The second step in training the BERT model involves fine-tuning it with annotated text chunks, each containing 512 tokens. This process of data annotation is made easy with the notebook `notebook/dataset_labeller.ipynb`, which reads a dataframe containing columns for DOI and text (the full document) and splits the document into chunks for labeling in the command line. In the SARS-CoV-2 study, approximately 100 text chunks were annotate.


## Preparing data

In order to fine-tune the BERT model for your specific needs, you must find **positive** and **negative examples** of literature reporting novel mutations from your virus of choice. Your collection of papers may include publications, preprints and grey literature, but they should categorized accordingly to ease BioC JSON retrieval in the latter steps. For example you can gather the DOIs of your papers in JSON format as follows:

`{'DOI_1': 'Preprint', 'DOI_2: 'Publication', 'DOI_3': 'Grey literature', ....}`

`notebook/pokay_processor.ipynb` and `notebook/full_preprocessing.ipynb` demonstrates the process performed for preparing the training data for SARS-CoV-2. In the segment below we provide template code for processing your data:

In [4]:
import json

with open('../data/train/raw/papers.json') as json_file: # Read in JSON file with collection of papers
    papers = json.load(json_file)

# Split dictionary by literature type
publications_bioc = {}
preprint_bioc = {}
grey_bioc = {}

for key, value in papers.items():
    if value == 'publication':
        publications_bioc[key] = None
    elif value == 'preprint':
        preprint_bioc[key] = None
    elif value == 'grey':
        grey_bioc[key] = None

In [None]:
# Retrieve BioC JSON file for each type of literature
publication_bioc, publication_unk_bioc = get_journal_publication_bioc(publication_bioc) # publications
rxiv_bioc, rxiv_unk_bioc = get_rxiv_bioc(preprint_bioc) # preprints

For grey literature, these are usually only available as PDFs and undergo a series of conversions in order to change into BioC JSON format. You may use the following steps:
1. Download PDF version of article
2. Convert the file to HTML format using Allen Institute's [tool](https://papertohtml.org)
3. Using AutoCorpus, convert the HTML file to BioC JSON format:
```
cd submodules/autocorpus/
# python run_app.py -c "../../data/other/config_allen.json" -t "../../data/train/processed/bioc/" -f "../../data/train/processed/html/" -o JSON
```

In [None]:
# Load grey literature from directory
for key in grey_bioc:
    file = get_file_name(key)
    file = "~/viriation/data/train/processed/bioc/" + file + "_bioc.json" # might have to adjust location
    try:
        grey_bioc[key] = Path(file).read_text().replace('\n', '')
    except:
        pass

After retreiving the BioC JSON format for all literature, now we will extract the text from each JSON file and format it into a dataframe for model training. Recall that in addition to a set of positive examples, we also need a set of negative examples for the data which can be prepared in similar fashion as the instructions above. Note that the amount of positive and negative examples should be exactly equal so that the training data doesn't skew the model towards classifying in one  direction.

In [None]:
pos = publication_bioc.copy()
pos = pos.update(rxiv_bioc)
pos = pos.update(grey_bioc) # merge dictionaries to get positive examples

neg = negative_examples # separately prepare negative examples with exact same number of papers as positive example

pos_text = litcovid_text_extract(pos) # Extract text from BioC JSON of positive examples
neg_text = pokay_extract(neg) # Extract text from BioC JSON of negative examples

# Create dataframe
df = pd.DataFrame(neg_text, columns=["text"])
df["label"] = 0

df_2 = pd.DataFrame(pos_text, columns=["text"])
df_2["label"] = 1

df = pd.concat([df, df_2])

# Save dataset
df.to_csv("../data/train/processed/bert_dataset.csv")

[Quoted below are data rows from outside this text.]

[src/rtl/async_wake_tx.sv]
module async_wake_tx #(
  parameter int DATA_W = 8,
  parameter int OVS    = 16
) (
  input  logic              clk,
  input  logic              rst_n,
  input  logic              tick,
  input  logic              cfg_wake_en,
  input  logic              cfg_par_en,
  input  logic              cfg_par_odd,
  input  logic              cfg_two_stop,
  input  logic              cts_n,
  input  logic              in_valid,
  input  logic [DATA_W-1:0] in_data,
  input  logic              in_wake,
  output logic              in_ready,
  output logic              txd,
  output logic              busy
);
  localparam int FRAME_MAX = DATA_W + 5;
  localparam int CW        = (OVS > 1) ? $clog2(OVS) : 1;
  localparam int NW        = $clog2(FRAME_MAX + 1);

  logic                 busy_q;
  logic [FRAME_MAX-1:0] sh_q;
  logic [FRAME_MAX-1:0] frame;
  logic [NW-1:0]        left_q;
  logic [NW-1:0]        nbits;
  logic [CW-1:0]        tcnt_q;
  logic                 par_bit;
  logic                 start;
  logic                 bit_end;

  assign par_bit  = (^in_data) ^ (cfg_wake_en & in_wake) ^ cfg_par_odd;
  assign nbits    = NW'(DATA_W + 2) + NW'(cfg_wake_en) + NW'(cfg_par_en) + NW'(cfg_two_stop);
  assign in_ready = !busy_q && !cts_n;
  assign start    = in_valid && in_ready;
  assign bit_end  = tick && (tcnt_q == CW'(OVS - 1));
  assign txd      = busy_q ? sh_q[0] : 1'b1;
  assign busy     = busy_q;

  always_comb begin
    frame              = '1;
    frame[0]           = 1'b0;
    frame[DATA_W:1]    = in_data;
    if (cfg_wake_en && cfg_par_en) begin
      frame[DATA_W+1]  = in_wake;
      frame[DATA_W+2]  = par_bit;
    end else if (cfg_wake_en) begin
      frame[DATA_W+1]  = in_wake;
    end else if (cfg_par_en) begin
      frame[DATA_W+1]  = par_bit;
    end
  end

  always_ff @(posedge clk or negedge rst_n) begin
    if (!rst_n) begin
      busy_q <= 1'b0;
      sh_q   <= '1;
      left_q <= '0;
      tcnt_q <= '0;
    end else if (start) begin
      busy_q <= 1'b1;
      sh_q   <= frame;
      left_q <= nbits;
      tcnt_q <= '0;
    end else if (busy_q && tick) begin
      if (bit_end) begin
        tcnt_q <= '0;
        if (left_q == NW'(1)) begin
          busy_q <= 1'b0;
        end else begin
          sh_q   <= {1'b1, sh_q[FRAME_MAX-1:1]};
          left_q <= left_q - NW'(1);
        end
      end else begin
        tcnt_q <= tcnt_q + CW'(1);
      end
    end
  end
endmodule

[config.mk]
export PLATFORM = sky130hd
export DESIGN_NAME = async_wake_tx
export DESIGN_NICKNAME = d
export VERILOG_FILES = /design/src/rtl/async_wake_tx.sv
export SDC_FILE = /design/constraint.sdc
export NUM_CORES = 1
export LEC_CHECK = 0
export ABC_AREA = 1
export BUFFER_PORTS_ARGS = -buffer_cell sky130_fd_sc_hd__buf_2
export CAP_MARGIN = 20
export CORE_ASPECT_RATIO = 0.7
export CORE_UTILIZATION = 58
export CTS_BUF_LIST = sky130_fd_sc_hd__clkbuf_4
export CTS_CLUSTER_SIZE = 20
export DETAILED_ROUTE_END_ITERATION = 16
export PLACE_DENSITY = 0.81
export SLEW_MARGIN = 20
export SYNTH_ARGS = -nofsm -noshare
export SYNTH_HDL_FRONTEND = slang
export SYNTH_SLANG_ARGS = --single-unit
[constraint.sdc]
create_clock -name clk -period 1.4 [get_ports clk]
set_input_delay 0 -clock clk [delete_from_list [all_inputs] [get_ports clk]]
set_output_delay 0 -clock clk [all_outputs]
set_load 0.05 [all_outputs]
## Word-level counts from Yosys, hierarchy flattened

Index checks and enable logic that the tools add are counted.

- Add/subtract/negate cells: 5
- Eq/ne operators: 3
- Mux-type cells: 20
- Bitwise operators: 3
- Reductions and logical operators: 13

Operators with widths:

| operator | number |
|---|---|
| 2-to-1 mux 13 bit | 4 |
| 2-to-1 mux 4 bit | 7 |
| 2-to-1 mux 1 bit | 9 |
| adder 4 x 1 -> 4 bit | 2 |
| parity 8 bit | 1 |
| AND reduction 3 bit | 2 |
| nonzero test 2 bit | 3 |
| logical AND 1 bit | 5 |
| adder 4 x 1 -> 4 bit (first input constant) | 1 |
| adder 4 x 1 -> 4 bit (second input constant) | 1 |
| equality test 4 x 1 -> 1 bit (second input constant) | 1 |
| equality test 4 bit (second input constant) | 1 |
| subtractor 4 x 1 -> 4 bit (second input constant) | 1 |
| zero test 1 bit | 2 |
| inequality test 2 bit (second input constant) | 1 |
| XOR 1 bit | 2 |
| bitwise AND 1 bit | 1 |

- Flip-flop bits (word level): 22
- Output and inout bits: 3
- Logic and storage cells: 48

## Logic depth before layout (Yosys ltp)

Gate-level depths: netlist of run 1.

- Depth in word-level cells: 7
- Mapped depth: 11
- Mapped depth without buffers: 11

## Worst setup path after synthesis of run 1

No wires, ideal clock.

- Path type: register to register
- Start point: register busy_q, in the netlist busy
- End point: register sh_q[8]
- Setup time: 0.082 ns
- Arrival: 1.681 ns
- Required time: 1.318 ns
- Setup slack: -0.363 ns
- Stages on the path, launching flop included: 9
- Buffers on the path: 2
- Period minus slack after synthesis: 1.763 ns
- Cell sequence: dfrtp_1 -> nor2_4 -> nand2_4 -> nand2_2 -> nand3_2 -> buf_6 -> buf_8 -> nand2_2 -> o31ai_1

- Longest elaborated chain between the ends: 5

RTL lines:

| item | RTL line | text |
|---|---|---|
| from (decl) | 24 | `logic busy_q;` |
| from (signal assigned) | 58 | `busy_q <= 1'b0;` |
| from (signal assigned) | 63 | `busy_q <= 1'b1;` |
| from (signal assigned) | 71 | `busy_q <= 1'b0;` |
| zero test 1 bit * | 36 | `assign in_ready = !busy_q && !cts_n;` |
| logical AND 1 bit * | 36 |  |
| via in_ready | 16 | `output logic in_ready,` |
| logical AND 1 bit * | 37 | `assign start = in_valid && in_ready;` |
| inequality test 2 bit (no line) / nonzero test 2 bit (equally long branches) | n/a |  |
| AND reduction 3 bit (no line) | n/a |  |
| to (signal assigned) | 64 | `sh_q <= frame;` |
| to (signal assigned) | 73 | `sh_q <= {1'b1, sh_q[FRAME_MAX-1:1]};` |
| to (decl) | 25 | `logic [FRAME_MAX-1:0] sh_q;` |

The timed path passes the listed nets; every way through them passes the cells marked *.
A chain may end at the register's enable or synchronous reset.

## Final worst setup path of run 1

- Start point: register tcnt_q[1]
- End point: register left_q[2]

- Longest elaborated chain between the ends: 4

RTL lines:

| item | RTL line | text |
|---|---|---|
| from (decl) | 29 | `logic [CW-1:0] tcnt_q;` |
| from (signal assigned) | 77 | `tcnt_q <= tcnt_q + CW'(1);` |
| equality test 4 bit | 38 | `assign bit_end = tick && (tcnt_q == CW'(OVS - 1));` |
| logical AND 1 bit | 38 |  |
| nonzero test 2 bit (no line) | n/a |  |
| AND reduction 3 bit (no line) | n/a |  |
| to (signal assigned) | 65 | `left_q <= nbits;` |
| to (signal assigned) | 74 | `left_q <= left_q - NW'(1);` |
| to (decl) | 27 | `logic [NW-1:0] left_q;` |

No other way between the ends.

==> results by stage, run 1 <==
STA:
- In the final timing run, aggregate negative setup slack is -0.0118 ns.
- The final period utilization is 101%.
- The final count of hold timing violations was 0.
- Setup violations remaining at the end of the flow were counted as 1.
- The count of final max-slew check failures is 0.
- The slew at the pin closest to its max-slew limit is 0.452 ns.
- The minimum clock period is 1.41 ns.
- Between clock sinks in the finished design, the worst skew comes to 0.0149 ns.
- The worst pin sits at a relative slew slack of 69.9%.
- Setup repair after global routing could not meet its margin everywhere.
- The maximum achievable frequency is 708 MHz.
- Once routing completed, OpenROAD measured the worst setup slack at -0.0118 ns.

Routing:
- In the final routed layout, each cell accounts on average for 13.5 um.
- For this block, the initial DRC count from the detailed router was 49.
- The detail route stage leaves a number of antenna-violating nets equal to 0.
- The via density per instance is 5.33.
- The total vias in the final route is 1268.
- The number of remaining DRC errors is 0.
- The sum of routed wire length over all layers is 3220 um.
- The count of TritonRoute iterations in the first routing pass is 4.

Synth:
- The xor/xnor share of the synthesized area is 2.00%.
- Counting flops and latches in the post-synthesis netlist gives 20.
- After synthesis, the mean cell area works out to 7.74 sq um.
- The number of nets in the synthesized netlist is 193.
- The count of flip-flops with a built-in enable after synthesis is 0.
- The simple-gate share of the synthesized area is 29.0%.
- By count the netlist is led by sky130_fd_sc_hd__nand2_1, sky130_fd_sc_hd__inv_1, sky130_fd_sc_hd__nand3_1, sky130_fd_sc_hd__o21ai_0, sky130_fd_sc_hd__dfstp_2.
- The cell type with the highest aggregate area in the netlist is sky130_fd_sc_hd__dfstp_2.
- Multiplexer cells account for 0% of the synthesized area.
- The total standard cell area after synthesis is 1320 sq um.
- Of the total synthesized cell area, the portion taken by full adders, half adders and majority gates is 5.32%.
- The combinational family with the most area after synthesis is simple AND/OR/NAND/NOR gates.
- The synthesized netlist contains 29 unique library cells.
- Synthesis produced a netlist whose cell count is 170.
- Yosys printed 0 warnings.
- Among all flip-flop cells after synthesis, the most frequent one is sky130_fd_sc_hd__dfstp_2.
- The most numerous cell in the Yosys netlist is sky130_fd_sc_hd__nand2_1.
- The share of Yosys cell area claimed by the top area cell type is 22.0%.
- The fraction of the yosys area taken by sequential cells is 39.1%.
- Ranked by total cell area, the synthesized netlist is headed by sky130_fd_sc_hd__dfstp_2, sky130_fd_sc_hd__dfrtp_1, sky130_fd_sc_hd__nand2_1.
- Summing the areas of all compound-gate instances in the mapped netlist gives 14.1% of the synthesized area.
- The async set or reset register ratio after synthesis is 100%.

Global routing:
- The total congestion overflow after global routing is 0.
- The number of antenna violations at the first check in global routing is 0.
- The global-route wire length before repair is 4610 um.
- The maximum number of pins on one net before global-route repair is 21.
- The number of global-route vias before repair is 1100.
- The total global routing track utilization is 25.9%.

Floorplanning:
- The core outline area is 2140 sq um.
- For this design the top-level I/O count stands at 21.
- The floorplan step defined a die boundary enclosing 2470 sq um.
- The floorplan has 14 rows.
- The starting density of the core is 61.6%.
- The vertical die dimension is 41.9 um.
- In this run the horizontal extent of the chip is 58.9 um.

Setup path:
- Across all register-to-register paths, the minimum setup slack is -0.01 ns.
- The maximum fanout encountered on the critical timing path is 6.
- The nature of the critical path startpoint is a flip-flop.
- The critical path in this run is classified as flip-flop to flip-flop.
- Data on the critical path arrives at its endpoint at 1.66 ns.
- The critical path starts at tcnt_q[1].
- The type of element capturing the critical path is a flip-flop.
- In this run the critical register-to-register path is launched from tcnt_q[1].
- For the worst setup path, the data required time is 1.65 ns.

Flow run:
- The number of max-cap violations is 0.

Outcome:
- The run finished, with violations left.
- The final reports fail on setup timing.

Placed design:
- Once detailed placement completed, the half-perimeter wirelength came to 2230 um.
- At the end of routability-driven placement, the weighted congestion stood at 0.879.
- Input and output buffers added on the ports amount to 20.

Clock network:
- The clock transition time at the flip-flop clock pins of the worst setup and hold paths is 0.12 ns.
- The clock network latency to the later pin of the worst-skew pair is 0.32 ns.
- The total number of clock tree sinks is 20.
- The cell at the root of the clock tree is sky130_fd_sc_hd__clkbuf_4.
- In this run the deepest clock path goes through 2 buffers.
- The number of CTS-inserted buffers is 3.
- TritonCTS built the clock tree.
- The maximum level of the CTS H-tree is 1.

Finish:
- Cells fill 77.1% of the core in the end.
- The number of antenna diodes is 0.
- The post-route netlist has 36.9% of its cells at a drive strength greater than 1.
- The area growth from synthesis to layout is 25.2%.
- The number of nets at the end of the flow is 230.

Power and ir drop:
- The leakage power is 0.805 nW.
- The sum of internal, switching and leakage power is 2.45 mW.
- Power spread over the standard cell area amounts to 1490 nW/um^2.
- VDD sags by at most 0.996 mV.

Worst hold path:
- In this run the most critical hold path is launched from in_wake.
- The path class of the tightest hold or removal check is input pin to flip-flop.
## repair_timing
action	CTS	global route
endpoints found under the setup margin	0	13
hold endpoints to repair	22	0
setup buffers	0	4
hold buffers	3	0
resized for setup	0	22
## critical path: stages, from the launching register on
cell and delay [ns]:
sky130_fd_sc_hd__dfrtp_1 0.40, sky130_fd_sc_hd__ha_2 0.19, sky130_fd_sc_hd__nand4_1 0.11, sky130_fd_sc_hd__nand2_2 0.12, sky130_fd_sc_hd__nand3_4 0.15, sky130_fd_sc_hd__inv_4 0.12, sky130_fd_sc_hd__o21ai_2 0.06, sky130_fd_sc_hd__a21oi_1 0.18
## cell type report
cell class / instances / area [sq um]
Clock buffer: 3 / 22.5
Clock inverter: 1 / 3.75
Fill cell: 140 / 489
Inverter: 26 / 100
Multi-Input combinational cell: 119 / 719
Sequential cell: 20 / 515
Tap cell: 32 / 40.0
Timing Repair Buffer: 36 / 239
Timing Repair inverter: 1 / 7.51
## kinds of logic (layout without fill, tap and decap cells)
family                     count (synthesis)  after routing
and+or+nand+nor                           81             81
AOI/OAI and AO/OA                         30             30
DFF                                       20             20
adders and majority gates                  5              5
buffers and inverters                     31             67
xor gates and xnor gates                   3              3
## routing by layer
layer | routed length, um | global-route usage, %
met5 | 0 | 0
met4 | 56 | 9.52
met3 | 203 | 7.17
met2 | 1590 | 40.7
met1 | 1370 | 34.0
## placed cells by master, fill, tap and decap left out, drive strengths merged, types with 4 or more instances in the layout
| cell | netlist | layout |
|---|---|---|
| nand4 | 4 | 4 |
| buf | 5 | 33 |
| nand2 | 47 | 47 |
| nor2 | 10 | 10 |
| dfstp | 11 | 11 |
| inv | 26 | 26 |
| a21oi | 4 | 4 |
| ha | 4 | 4 |
| dfrtp | 9 | 9 |
| nand3 | 18 | 18 |
| o21ai | 22 | 22 |
## path summary, 6_finish.rpt
kind | depth (start not counted) | endpoint
setup / recovery | 7 | left_q[2]
hold / removal | 5 | sh_q[9]
hold reg to reg | 2 | sh_q[5]
min in group asynchronous | 2 | left_q[0]
max in group asynchronous | 2 | sh_q[0]
setup reg to reg | 7 | left_q[2]
## per-stage QoR
step,hold slack (ns),std cells,cell area [sq um],setup WS (ns)
floorplan,-0.296,170,1330,-0.219
global placement,-0.0379,226,1480,0.0938
detailed placement,-0.0273,226,1480,0.0369
CTS,0.0143,233,1540,0.00845
global route,0.0762,238,1650,-0.0802
finish,0.0239,238,1650,-0.0118
## where the power goes
group          switching (mW)  internal [mW]
clock network           0.192          0.105
registers               0.183          0.902
logic                   0.615          0.453
## state kept, by name, summed over array words and instances, names as in the netlist
| signal | count |
|---|---|
| tcnt_q | 4 |
| sh_q | 11 |
| busy | 1 |
| left_q | 4 |
Power figures use the tool's default switching activity.
==> inputs of run 2 (changes only) <==
--- a/config.mk
+++ b/config.mk
@@ -11,7 +11,7 @@
 export CORE_ASPECT_RATIO = 0.7
 export CORE_UTILIZATION = 58
 export CTS_BUF_LIST = sky130_fd_sc_hd__clkbuf_4
-export CTS_CLUSTER_SIZE = 20
+export CTS_CLUSTER_SIZE = 16
 export DETAILED_ROUTE_END_ITERATION = 16
 export PLACE_DENSITY = 0.81
 export SLEW_MARGIN = 20
==> constraint.sdc (replaced) <==
create_clock -name clk -period 1.4 [get_ports clk]
set_input_delay 0.28 -clock clk [delete_from_list [all_inputs] [get_ports clk]]
set_output_delay 0.28 -clock clk [all_outputs]
set_load 0.05 [all_outputs]
==> run 2 against run 1 <==
  * Die area unchanged
  * Largest cell class unchanged
  * Via count up 1.8%
  * Hold slack better by 0.30 ns
  * The run still ends with setup timing left
  * Critical path type unchanged
  * Power down 0.93%
  * Global-route usage up 0.68 points
  * Combinational power about the same
  * Maximum frequency down 3.4%
  * Routed wire length down 4.2%
  * Sequential cell count unchanged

The dataset provided is used for the initial round of training. To re-train the model, a new dataset is required. In this second dataset, each of the 512 text chunks must be manually labeled, making this process very time-consuming, and therefore, it is only done for a small subset of text chunks - text chunks that our initial model cannot predict with high confidence. While it might seem redundant to label and train on these text chunks now, instead of doing it in the first round, labeling all the text chunks for a large number of papers would have been too time-intensive and retraining the model along it's decision boundary is also very effective.

In [None]:
# Create retraining dataset
retrain_data  # Load retrain data (preprocess in the same way as the positive examples) 
retrain_data_text = litcovid_text_extract(retrain_data) # Extract text from JSON

# Create dataframe
df = pd.DataFrame(retrain_data_text, columns=["text"])

# Save chunks dataset -> this dataset will need to be manually annotated
df.to_csv('../data/train/processed/chunks_dataset.csv')

## Training model

Once the training data is prepared, we will train our BERT model in two stages, using the datasets specifically created for each round. This can be done very easily by swapping the training data (`bert_dataset.csv` & `chunks_dataset.csv`) specified in `/notebook/train.ipynb` with the datasets above and modifying the input/output paths. The rest of the training process is covered thoroughly in the notebook. 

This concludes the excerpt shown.